LKQ Stock Analysis — LKQ Corporation
Sector: Industrials
AI Verdict
LKQ trades at 10.2x next year’s earnings with 30.6% growth expected—cheap for the growth you’re getting if its distribution moat keeps margins up, but the market is skeptical given recent revenue declines.
Competitive Moat
LKQ operates a vast distribution network for aftermarket and recycled auto parts, making it the go-to supplier for collision repair shops and insurers.
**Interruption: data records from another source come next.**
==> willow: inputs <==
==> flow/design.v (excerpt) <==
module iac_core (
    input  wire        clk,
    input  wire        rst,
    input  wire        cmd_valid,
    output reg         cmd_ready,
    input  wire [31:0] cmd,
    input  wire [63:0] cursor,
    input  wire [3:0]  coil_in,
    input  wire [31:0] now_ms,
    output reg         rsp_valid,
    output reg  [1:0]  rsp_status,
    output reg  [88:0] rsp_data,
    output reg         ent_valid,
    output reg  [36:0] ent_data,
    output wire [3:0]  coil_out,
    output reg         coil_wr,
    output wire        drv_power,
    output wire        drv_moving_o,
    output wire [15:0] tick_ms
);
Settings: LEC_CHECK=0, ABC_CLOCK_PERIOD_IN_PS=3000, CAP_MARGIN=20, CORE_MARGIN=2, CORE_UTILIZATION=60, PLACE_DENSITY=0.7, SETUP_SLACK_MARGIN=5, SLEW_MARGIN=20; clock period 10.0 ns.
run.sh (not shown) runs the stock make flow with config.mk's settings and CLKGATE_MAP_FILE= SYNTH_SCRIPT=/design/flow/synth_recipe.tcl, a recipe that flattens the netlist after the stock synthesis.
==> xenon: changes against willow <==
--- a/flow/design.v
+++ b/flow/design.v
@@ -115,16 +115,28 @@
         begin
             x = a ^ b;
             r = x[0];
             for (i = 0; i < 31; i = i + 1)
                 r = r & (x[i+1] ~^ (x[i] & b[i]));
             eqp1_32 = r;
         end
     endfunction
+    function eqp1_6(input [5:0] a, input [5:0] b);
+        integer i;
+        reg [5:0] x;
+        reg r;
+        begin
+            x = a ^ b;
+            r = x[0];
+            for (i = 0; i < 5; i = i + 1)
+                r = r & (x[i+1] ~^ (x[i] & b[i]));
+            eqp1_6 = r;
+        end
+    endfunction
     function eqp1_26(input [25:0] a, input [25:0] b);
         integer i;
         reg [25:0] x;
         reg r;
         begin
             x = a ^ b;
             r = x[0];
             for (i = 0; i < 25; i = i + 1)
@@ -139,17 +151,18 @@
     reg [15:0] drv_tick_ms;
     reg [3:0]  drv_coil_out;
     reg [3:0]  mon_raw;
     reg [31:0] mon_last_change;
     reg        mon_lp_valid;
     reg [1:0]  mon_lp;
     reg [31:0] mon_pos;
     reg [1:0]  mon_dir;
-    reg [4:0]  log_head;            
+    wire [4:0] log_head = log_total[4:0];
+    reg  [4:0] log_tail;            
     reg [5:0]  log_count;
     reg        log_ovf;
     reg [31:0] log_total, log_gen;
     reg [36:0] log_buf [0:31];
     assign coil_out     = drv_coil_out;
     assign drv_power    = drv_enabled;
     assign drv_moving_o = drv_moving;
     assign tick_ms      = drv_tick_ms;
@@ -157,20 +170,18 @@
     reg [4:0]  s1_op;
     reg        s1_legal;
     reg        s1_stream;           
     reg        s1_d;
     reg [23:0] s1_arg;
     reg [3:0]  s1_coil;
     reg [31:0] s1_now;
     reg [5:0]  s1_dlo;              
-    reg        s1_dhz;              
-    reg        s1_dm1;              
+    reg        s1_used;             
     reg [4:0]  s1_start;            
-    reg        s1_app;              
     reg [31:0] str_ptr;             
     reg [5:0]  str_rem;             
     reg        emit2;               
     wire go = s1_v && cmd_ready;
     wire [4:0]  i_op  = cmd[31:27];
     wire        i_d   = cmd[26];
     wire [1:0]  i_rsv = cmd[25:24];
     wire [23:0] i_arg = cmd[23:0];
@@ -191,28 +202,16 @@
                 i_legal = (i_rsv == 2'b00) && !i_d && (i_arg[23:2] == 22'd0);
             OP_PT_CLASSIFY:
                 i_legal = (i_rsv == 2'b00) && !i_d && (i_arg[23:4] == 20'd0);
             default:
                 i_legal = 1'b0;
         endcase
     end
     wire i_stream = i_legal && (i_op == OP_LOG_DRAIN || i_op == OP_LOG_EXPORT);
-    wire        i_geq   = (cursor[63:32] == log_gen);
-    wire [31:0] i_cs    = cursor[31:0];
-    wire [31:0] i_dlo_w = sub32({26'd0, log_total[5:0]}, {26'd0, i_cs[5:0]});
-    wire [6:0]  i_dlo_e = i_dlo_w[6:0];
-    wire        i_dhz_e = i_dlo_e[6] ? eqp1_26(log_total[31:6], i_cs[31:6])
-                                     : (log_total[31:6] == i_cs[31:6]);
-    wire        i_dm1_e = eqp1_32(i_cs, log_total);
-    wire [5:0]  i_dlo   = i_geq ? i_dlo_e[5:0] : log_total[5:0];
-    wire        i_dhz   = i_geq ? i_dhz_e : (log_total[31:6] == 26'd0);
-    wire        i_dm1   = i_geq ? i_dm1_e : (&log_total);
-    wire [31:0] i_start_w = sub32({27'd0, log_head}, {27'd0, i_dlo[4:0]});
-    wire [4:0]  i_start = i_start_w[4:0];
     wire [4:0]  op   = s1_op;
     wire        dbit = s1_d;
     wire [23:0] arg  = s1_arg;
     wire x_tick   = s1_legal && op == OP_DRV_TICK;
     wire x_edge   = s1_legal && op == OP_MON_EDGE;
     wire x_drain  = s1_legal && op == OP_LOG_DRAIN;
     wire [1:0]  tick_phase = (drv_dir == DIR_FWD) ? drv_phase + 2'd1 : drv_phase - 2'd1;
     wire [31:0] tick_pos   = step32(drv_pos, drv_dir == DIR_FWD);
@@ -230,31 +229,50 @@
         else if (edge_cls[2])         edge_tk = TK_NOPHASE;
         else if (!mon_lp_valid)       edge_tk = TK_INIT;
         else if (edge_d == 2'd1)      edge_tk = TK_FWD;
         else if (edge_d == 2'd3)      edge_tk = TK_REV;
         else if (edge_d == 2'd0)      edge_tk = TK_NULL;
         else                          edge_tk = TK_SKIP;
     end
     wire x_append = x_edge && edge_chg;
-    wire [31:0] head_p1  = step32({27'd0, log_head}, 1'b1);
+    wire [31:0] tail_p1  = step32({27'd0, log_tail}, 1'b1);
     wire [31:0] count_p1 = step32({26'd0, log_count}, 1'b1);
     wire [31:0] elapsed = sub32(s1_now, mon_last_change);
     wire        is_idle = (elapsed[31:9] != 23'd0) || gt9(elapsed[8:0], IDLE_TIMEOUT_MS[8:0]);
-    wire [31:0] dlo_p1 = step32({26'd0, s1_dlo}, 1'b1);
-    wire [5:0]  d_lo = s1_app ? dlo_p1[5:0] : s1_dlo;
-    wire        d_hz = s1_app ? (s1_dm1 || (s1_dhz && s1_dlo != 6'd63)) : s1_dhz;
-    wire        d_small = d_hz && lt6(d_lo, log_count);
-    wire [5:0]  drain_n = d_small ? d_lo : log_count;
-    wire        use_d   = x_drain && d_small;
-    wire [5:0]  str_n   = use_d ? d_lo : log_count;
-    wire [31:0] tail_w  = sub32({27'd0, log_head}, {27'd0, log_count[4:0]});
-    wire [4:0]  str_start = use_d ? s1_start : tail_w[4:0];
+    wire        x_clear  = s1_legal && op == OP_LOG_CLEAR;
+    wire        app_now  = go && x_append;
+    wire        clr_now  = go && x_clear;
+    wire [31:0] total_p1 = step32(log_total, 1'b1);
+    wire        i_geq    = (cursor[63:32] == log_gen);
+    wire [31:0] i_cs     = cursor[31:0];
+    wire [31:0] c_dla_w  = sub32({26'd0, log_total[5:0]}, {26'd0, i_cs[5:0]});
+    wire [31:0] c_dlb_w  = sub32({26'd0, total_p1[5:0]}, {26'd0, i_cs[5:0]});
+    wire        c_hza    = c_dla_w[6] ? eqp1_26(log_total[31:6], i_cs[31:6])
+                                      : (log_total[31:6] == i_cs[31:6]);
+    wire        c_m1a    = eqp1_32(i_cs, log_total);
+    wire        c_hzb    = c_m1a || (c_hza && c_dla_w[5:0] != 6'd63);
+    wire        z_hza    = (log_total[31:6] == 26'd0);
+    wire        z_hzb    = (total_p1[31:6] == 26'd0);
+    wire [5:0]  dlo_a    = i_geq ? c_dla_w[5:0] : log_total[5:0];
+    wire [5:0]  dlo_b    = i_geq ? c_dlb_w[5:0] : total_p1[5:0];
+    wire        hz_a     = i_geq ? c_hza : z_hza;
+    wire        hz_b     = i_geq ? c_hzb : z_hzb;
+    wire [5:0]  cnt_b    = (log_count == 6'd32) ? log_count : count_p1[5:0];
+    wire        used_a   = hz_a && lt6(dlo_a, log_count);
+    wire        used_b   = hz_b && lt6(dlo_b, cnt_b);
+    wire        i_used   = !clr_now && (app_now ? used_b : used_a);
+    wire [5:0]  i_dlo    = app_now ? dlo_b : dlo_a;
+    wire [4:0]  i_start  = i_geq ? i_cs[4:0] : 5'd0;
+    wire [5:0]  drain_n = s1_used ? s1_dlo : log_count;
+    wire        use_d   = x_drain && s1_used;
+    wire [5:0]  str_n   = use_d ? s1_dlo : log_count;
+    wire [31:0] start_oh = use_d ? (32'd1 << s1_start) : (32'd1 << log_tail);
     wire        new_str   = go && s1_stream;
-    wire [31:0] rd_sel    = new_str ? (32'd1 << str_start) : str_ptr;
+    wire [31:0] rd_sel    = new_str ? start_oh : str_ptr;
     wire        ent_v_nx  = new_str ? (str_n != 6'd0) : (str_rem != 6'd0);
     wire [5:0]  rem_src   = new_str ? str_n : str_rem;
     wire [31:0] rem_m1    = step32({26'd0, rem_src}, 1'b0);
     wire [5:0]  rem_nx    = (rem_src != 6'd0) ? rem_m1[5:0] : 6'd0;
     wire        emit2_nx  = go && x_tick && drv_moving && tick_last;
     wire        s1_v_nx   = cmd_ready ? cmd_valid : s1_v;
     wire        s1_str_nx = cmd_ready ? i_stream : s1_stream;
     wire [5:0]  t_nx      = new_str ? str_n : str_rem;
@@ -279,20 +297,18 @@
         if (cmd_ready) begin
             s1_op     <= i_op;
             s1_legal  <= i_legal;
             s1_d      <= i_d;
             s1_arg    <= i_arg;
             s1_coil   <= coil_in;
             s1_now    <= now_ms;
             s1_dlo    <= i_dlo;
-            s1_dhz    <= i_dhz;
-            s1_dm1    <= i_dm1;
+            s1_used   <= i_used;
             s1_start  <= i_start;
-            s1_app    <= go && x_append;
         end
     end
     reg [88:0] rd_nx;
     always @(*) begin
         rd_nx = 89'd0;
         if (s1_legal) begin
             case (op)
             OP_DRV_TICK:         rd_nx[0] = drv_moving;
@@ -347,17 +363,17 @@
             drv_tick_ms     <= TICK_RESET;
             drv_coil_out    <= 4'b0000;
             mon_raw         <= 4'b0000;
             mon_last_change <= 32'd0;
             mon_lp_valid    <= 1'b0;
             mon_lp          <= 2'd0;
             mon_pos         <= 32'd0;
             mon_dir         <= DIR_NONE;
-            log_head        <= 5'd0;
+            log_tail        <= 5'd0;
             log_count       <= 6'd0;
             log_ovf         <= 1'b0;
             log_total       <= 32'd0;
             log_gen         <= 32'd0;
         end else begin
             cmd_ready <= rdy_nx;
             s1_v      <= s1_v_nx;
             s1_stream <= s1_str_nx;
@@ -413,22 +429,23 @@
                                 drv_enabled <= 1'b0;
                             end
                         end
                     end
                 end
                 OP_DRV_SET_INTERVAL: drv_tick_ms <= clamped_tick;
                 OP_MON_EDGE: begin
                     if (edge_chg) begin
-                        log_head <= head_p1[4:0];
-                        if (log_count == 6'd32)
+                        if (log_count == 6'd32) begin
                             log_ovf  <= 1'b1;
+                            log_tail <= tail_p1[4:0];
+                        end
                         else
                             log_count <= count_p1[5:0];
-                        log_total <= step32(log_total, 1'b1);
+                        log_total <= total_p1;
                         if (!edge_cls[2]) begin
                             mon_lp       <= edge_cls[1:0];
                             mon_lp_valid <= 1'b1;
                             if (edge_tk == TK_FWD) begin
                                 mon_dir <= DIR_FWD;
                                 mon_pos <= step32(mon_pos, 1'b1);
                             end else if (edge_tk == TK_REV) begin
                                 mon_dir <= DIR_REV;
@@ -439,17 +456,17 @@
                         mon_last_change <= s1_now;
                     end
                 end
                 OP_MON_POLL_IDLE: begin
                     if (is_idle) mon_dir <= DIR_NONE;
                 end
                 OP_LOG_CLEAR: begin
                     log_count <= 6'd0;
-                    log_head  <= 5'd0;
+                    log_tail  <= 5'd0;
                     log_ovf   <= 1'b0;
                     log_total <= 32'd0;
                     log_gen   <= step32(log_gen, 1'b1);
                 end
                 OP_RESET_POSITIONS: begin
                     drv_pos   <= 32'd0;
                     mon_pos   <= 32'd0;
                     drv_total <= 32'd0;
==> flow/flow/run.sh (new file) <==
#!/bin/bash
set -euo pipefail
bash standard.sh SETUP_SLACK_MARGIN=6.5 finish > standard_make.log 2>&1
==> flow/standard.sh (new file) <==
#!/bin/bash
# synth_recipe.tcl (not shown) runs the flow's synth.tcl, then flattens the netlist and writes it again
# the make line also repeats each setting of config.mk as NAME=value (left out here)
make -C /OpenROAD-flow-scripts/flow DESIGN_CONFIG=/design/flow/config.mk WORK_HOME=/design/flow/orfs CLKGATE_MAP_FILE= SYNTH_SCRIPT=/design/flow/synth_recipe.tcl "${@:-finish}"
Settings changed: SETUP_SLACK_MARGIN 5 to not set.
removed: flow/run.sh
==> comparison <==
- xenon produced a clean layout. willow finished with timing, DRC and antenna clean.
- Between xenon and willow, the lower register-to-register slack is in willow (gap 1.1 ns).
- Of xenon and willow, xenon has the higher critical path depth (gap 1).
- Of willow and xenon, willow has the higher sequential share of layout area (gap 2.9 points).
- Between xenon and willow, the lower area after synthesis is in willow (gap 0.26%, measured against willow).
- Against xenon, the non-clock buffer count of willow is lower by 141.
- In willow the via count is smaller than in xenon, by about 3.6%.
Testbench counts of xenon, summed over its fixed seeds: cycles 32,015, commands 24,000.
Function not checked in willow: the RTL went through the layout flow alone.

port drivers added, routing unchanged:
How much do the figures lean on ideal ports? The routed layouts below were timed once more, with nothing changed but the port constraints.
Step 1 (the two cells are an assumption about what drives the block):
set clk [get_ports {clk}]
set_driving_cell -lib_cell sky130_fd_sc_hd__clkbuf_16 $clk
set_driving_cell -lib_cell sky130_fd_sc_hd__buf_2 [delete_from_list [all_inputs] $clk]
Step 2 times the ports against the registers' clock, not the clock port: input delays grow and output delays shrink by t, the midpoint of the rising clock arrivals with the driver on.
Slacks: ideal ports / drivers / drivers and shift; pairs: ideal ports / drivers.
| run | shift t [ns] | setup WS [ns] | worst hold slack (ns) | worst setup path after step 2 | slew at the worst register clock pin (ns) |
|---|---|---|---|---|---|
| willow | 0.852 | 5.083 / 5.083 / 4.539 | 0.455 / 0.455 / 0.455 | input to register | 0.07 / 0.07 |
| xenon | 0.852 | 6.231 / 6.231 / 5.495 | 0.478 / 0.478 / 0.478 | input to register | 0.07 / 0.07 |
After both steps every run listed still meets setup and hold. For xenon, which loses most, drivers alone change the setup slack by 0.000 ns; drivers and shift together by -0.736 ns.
Background: an optimization exercise with open tools, aiming at small area, a short achievable clock period and few clock cycles. Do not read the settings as production practice. Function was checked by simulation only, so behaviour that the tests miss may differ from the original. Power figures rest on the tool's default switching activity, not on a simulated workload.

<file path="flow/config.mk">
export PLATFORM = sky130hd
export DESIGN_NAME = cn_codec
export DESIGN_NICKNAME = cn_codec
export VERILOG_FILES = /design/flow/design.v
export SDC_FILE = /design/flow/constraint.sdc
export NUM_CORES = 4
export LEC_CHECK = 0
export CAP_MARGIN = 20
export CORE_MARGIN = 2
export CORE_UTILIZATION = 40
export PLACE_DENSITY = 0.6
export SLEW_MARGIN = 20
</file>
<file path="flow/run.sh">
#!/bin/bash
# synth_recipe.tcl (not shown) runs the flow's synth.tcl, then flattens the netlist and writes it again
# the make line also repeats each setting of config.mk as NAME=value (left out here)
make -C /OpenROAD-flow-scripts/flow DESIGN_CONFIG=/design/flow/config.mk WORK_HOME=/design/flow/orfs CLKGATE_MAP_FILE= SYNTH_SCRIPT=/design/flow/synth_recipe.tcl finish
</file>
Its scale and logistics infrastructure create a cost advantage and make it hard for smaller competitors to match inventory breadth or delivery speed.
Summary
LKQ is notable for trading at just 10.2x forward earnings while analysts expect a 30.6% jump in EPS next year.
Where It Stands
LKQ's forward P/E of 10.2x is half the industrials sector median of 20x, despite analyst consensus for 30.6% forward EPS growth and a trailing PEG of 0.44.
Key Metrics
- Trailing P/E: 13.3x
- Forward P/E: 10.2x
- PEG Ratio: 0.44
- Earnings Growth: +0.3%
- Revenue Growth: -0.0%
- Dividend Yield: 0.04%
- 52-Week High: $42.67
- 52-Week Low: $27.64
Analyst Consensus
11 Buy · 4 Hold · 0 Sell (15 analysts)
Bull Case
With a 30.6% forward EPS growth forecast and a 10.2x forward P/E, the stock is cheap for the growth on offer.
Bear Case
Trailing revenue shrank -3.1% year-over-year, so if the P/E moves up to the sector median of 20x without a real turnaround, the stock could look expensive fast.
Catalyst to Watch
Watch for quarterly earnings that confirm the forecasted EPS growth, as any miss could break the low-PEG thesis.